FYI, Nvidia drivers can be a bit hit and miss. It takes a little bit of fidgeting to find a combination of kernel and Nvidia that works. And when you do, use timeshuft to make a restore point so that in the future you have a functioning setup to work with.
And when you find a combination that works well, stick to it. The “Omg, new driver is out”-reaction will only cause issues.
For me, Nvidia 535 is the one that has been working out the best. I think I’m running something newer now, but it’s still alright.
Mint main, here. This is the way - Now and then Nvidia driver updates do cause some issues, so when upgrading I always make a time shift restore point in case the kernel+Nvidia combo doesn’t behave properly.
Been a Linux user for over a decade, always used iGPUs but knowing Nvidia has always been an issue I’ve recently purchased my first dGPU and made sure it was an AMD card.
Literally just plugged it in and powered the system up, and I was off to the races. Couldn’t have been simpler. Don’t understand why Nvidia makes it to hard.
It can be a rocky ride if you happen to have hardware that hates Linux. AMD video cards and intel wifi cards are well supported, so sticking with those is like playing this game in the easy mode.
Every OS comes with compromises. With Windows, things generally are well supported, but you get a bunch of annoying features. It’s a package deal.

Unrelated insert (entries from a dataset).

### src/rtl/vc_fifo.sv
// rtl/vc_fifo.sv - single virtual-channel circular buffer
// Ports:
//   clk_i, rstn_i   clock and synchronous active-low reset
//   push_i, data_i  store data_i at the write pointer (caller guarantees !full_o)
//   pop_i           advance the read pointer (caller guarantees !empty_o)
//   head_o          word at the read pointer
//   full_o, empty_o occupancy flags from the registered count
module vc_fifo
  import port_pkg::*;
#(
  parameter int DEPTH     = PORT_BUFFER_LENGTH,
  parameter int LOG_DEPTH = clog2(DEPTH),
  parameter int WIDTH     = PORT_WORD_WIDTH
) (
  input  logic             clk_i,
  input  logic             rstn_i,
  input  logic             push_i,
  input  logic [WIDTH-1:0] data_i,
  input  logic             pop_i,
  output logic [WIDTH-1:0] head_o,
  output logic             full_o,
  output logic             empty_o
);

  logic [WIDTH-1:0]     mem_q [DEPTH];
  logic [LOG_DEPTH-1:0] wr_ptr_q;
  logic [LOG_DEPTH-1:0] rd_ptr_q;
  // One extra bit so a completely full buffer is distinguishable from empty.
  logic [LOG_DEPTH:0]   count_q;

  always_ff @(posedge clk_i) begin
    if (!rstn_i) begin
      wr_ptr_q <= '0;
      rd_ptr_q <= '0;
      count_q  <= '0;
    end else begin
      if (push_i) wr_ptr_q <= wr_ptr_q + 1'b1;
      if (pop_i)  rd_ptr_q <= rd_ptr_q + 1'b1;
      case ({push_i, pop_i})
        2'b10:   count_q <= count_q + 1'b1;
        2'b01:   count_q <= count_q - 1'b1;
        default: count_q <= count_q;
      endcase
    end
  end

  // Storage needs no reset: pointers and count define what is valid.
  always_ff @(posedge clk_i) begin
    if (rstn_i && push_i) mem_q[wr_ptr_q] <= data_i;
  end

  assign head_o  = mem_q[rd_ptr_q];
  assign full_o  = (count_q == (LOG_DEPTH+1)'(DEPTH));
  assign empty_o = (count_q == '0);

endmodule
--- config.mk ---
export PLATFORM = sky130hd
export DESIGN_NAME = t03_sprite_compositor
export DESIGN_NICKNAME = d
export VERILOG_FILES = /design/src/rtl/t03_dpu_pkg.sv /design/src/rtl/t03_vga_timing.sv /design/src/rtl/t03_sprite_compositor.sv
export SDC_FILE = /design/constraint.sdc
export NUM_CORES = 1
export LEC_CHECK = 0
export BUFFER_PORTS_ARGS = -buffer_cell sky130_fd_sc_hd__buf_2
export CORE_MARGIN = 8
export CORE_UTILIZATION = 64
export CTS_CLUSTER_DIAMETER = 50
export DETAILED_ROUTE_END_ITERATION = 8
export GPL_TIMING_DRIVEN = 0
export PLACE_DENSITY_LB_ADDON = 0.1
export SLEW_MARGIN = 20
export SYNTH_ARGS = -nofsm -noshare
export SYNTH_HDL_FRONTEND = slang
export SYNTH_SLANG_ARGS = --single-unit
export TNS_END_PERCENT = 10
--- constraint.sdc ---
create_clock -name clk -period 9.2 [get_ports clk]
set_input_delay 0.46 -clock clk [delete_from_list [all_inputs] [get_ports clk]]
set_output_delay 0.46 -clock clk [all_outputs]
set_load 0.03 [all_outputs]
--- src/rtl/t03_dpu_pkg.sv ---
// Shared display-pipeline types and constants.
// VGA 640x480 timing defaults, RGB332 colour type, sprite helpers.
package t03_dpu_pkg;

  localparam int H_ACT  = 640;
  localparam int H_FP   = 16;
  localparam int H_SYNC = 96;
  localparam int H_BP   = 48;
  localparam int V_ACT  = 480;
  localparam int V_FP   = 10;
  localparam int V_SYNC = 2;
  localparam int V_BP   = 33;
  localparam int H_TOT  = H_ACT + H_FP + H_SYNC + H_BP;
  localparam int V_TOT  = V_ACT + V_FP + V_SYNC + V_BP;

  typedef logic [7:0] rgb332_t;

  localparam rgb332_t KEY_COLOR = 8'hE3;

  // A layer claims the pixel only when hit and not transparent.
  function automatic logic opaque(
    input logic    hit,
    input rgb332_t data,
    input rgb332_t key
  );
    return hit && (data != key);
  endfunction

endpackage

--- src/rtl/t03_vga_timing.sv ---
// Raster counters with raw sync, active window and frame markers.
// Sync/active are combinational from the current counter position.
module t03_vga_timing #(
  parameter int CW     = 11,
  parameter int H_ACT  = 640,
  parameter int H_FP   = 16,
  parameter int H_SYNC = 96,
  parameter int H_BP   = 48,
  parameter int V_ACT  = 480,
  parameter int V_FP   = 10,
  parameter int V_SYNC = 2,
  parameter int V_BP   = 33
) (
  input  logic          clk,
  input  logic          rst,
  input  logic          pix_en,
  output logic [CW-1:0] hcnt,
  output logic [CW-1:0] vcnt,
  output logic          hsync_raw,
  output logic          vsync_raw,
  output logic          active,
  output logic          frame_end,
  output logic          frame_start
);

  localparam int H_TOT = H_ACT + H_FP + H_SYNC + H_BP;
  localparam int V_TOT = V_ACT + V_FP + V_SYNC + V_BP;

  localparam logic [CW-1:0] H_LAST = CW'(H_TOT - 1);
  localparam logic [CW-1:0] V_LAST = CW'(V_TOT - 1);
  localparam logic [CW-1:0] H_SS   = CW'(H_ACT + H_FP);
  localparam logic [CW-1:0] H_SE   = CW'(H_ACT + H_FP + H_SYNC);
  localparam logic [CW-1:0] V_SS   = CW'(V_ACT + V_FP);
  localparam logic [CW-1:0] V_SE   = CW'(V_ACT + V_FP + V_SYNC);
  localparam logic [CW-1:0] H_AE   = CW'(H_ACT);
  localparam logic [CW-1:0] V_AE   = CW'(V_ACT);

  logic h_wrap;

  assign h_wrap = (hcnt == H_LAST);

  always_ff @(posedge clk) begin
    if (rst) begin
      hcnt <= '0;
      vcnt <= '0;
    end else if (pix_en) begin
      if (h_wrap) begin
        hcnt <= '0;
        vcnt <= (vcnt == V_LAST) ? '0 : vcnt + 1'b1;
      end else begin
        hcnt <= hcnt + 1'b1;
      end
    end
  end

  assign hsync_raw   = !(hcnt >= H_SS && hcnt < H_SE);
  assign vsync_raw   = !(vcnt >= V_SS && vcnt < V_SE);
  assign active      = (hcnt < H_AE) && (vcnt < V_AE);
  assign frame_end   = h_wrap && (vcnt == V_LAST);
  assign frame_start = pix_en && frame_end;

endmodule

With Linux, you get a different package with different compromises. There will be new things you need to get familiar with, and that can feel annoying. On the other hand, there’s no bloat or spyware preinstalled on your system. You have free rein to do what you want, and that can feel awesome and terrifying. With the right hardware, things just work out of the box. With the wrong hardware, some tinkering is required, and some hardware will never work. It’s a very different kind of package deal when compared to Windows.
Nvidia is a real stepping stone on itself, keep with it and I’m sure you’ll learn your way around.
Think of it like moving to a new house. Even if you put your furniture in the same place, the floor plan is different, so for the first little bit you’re bound to stub your toe in the dark.
I’d avoid mint if you have an nvidia card or newer hardware. They ship older more “stable” versions of systems packages and kernels that just make it a pain. You may try something with built in nvidia support like PopOs or Catchy.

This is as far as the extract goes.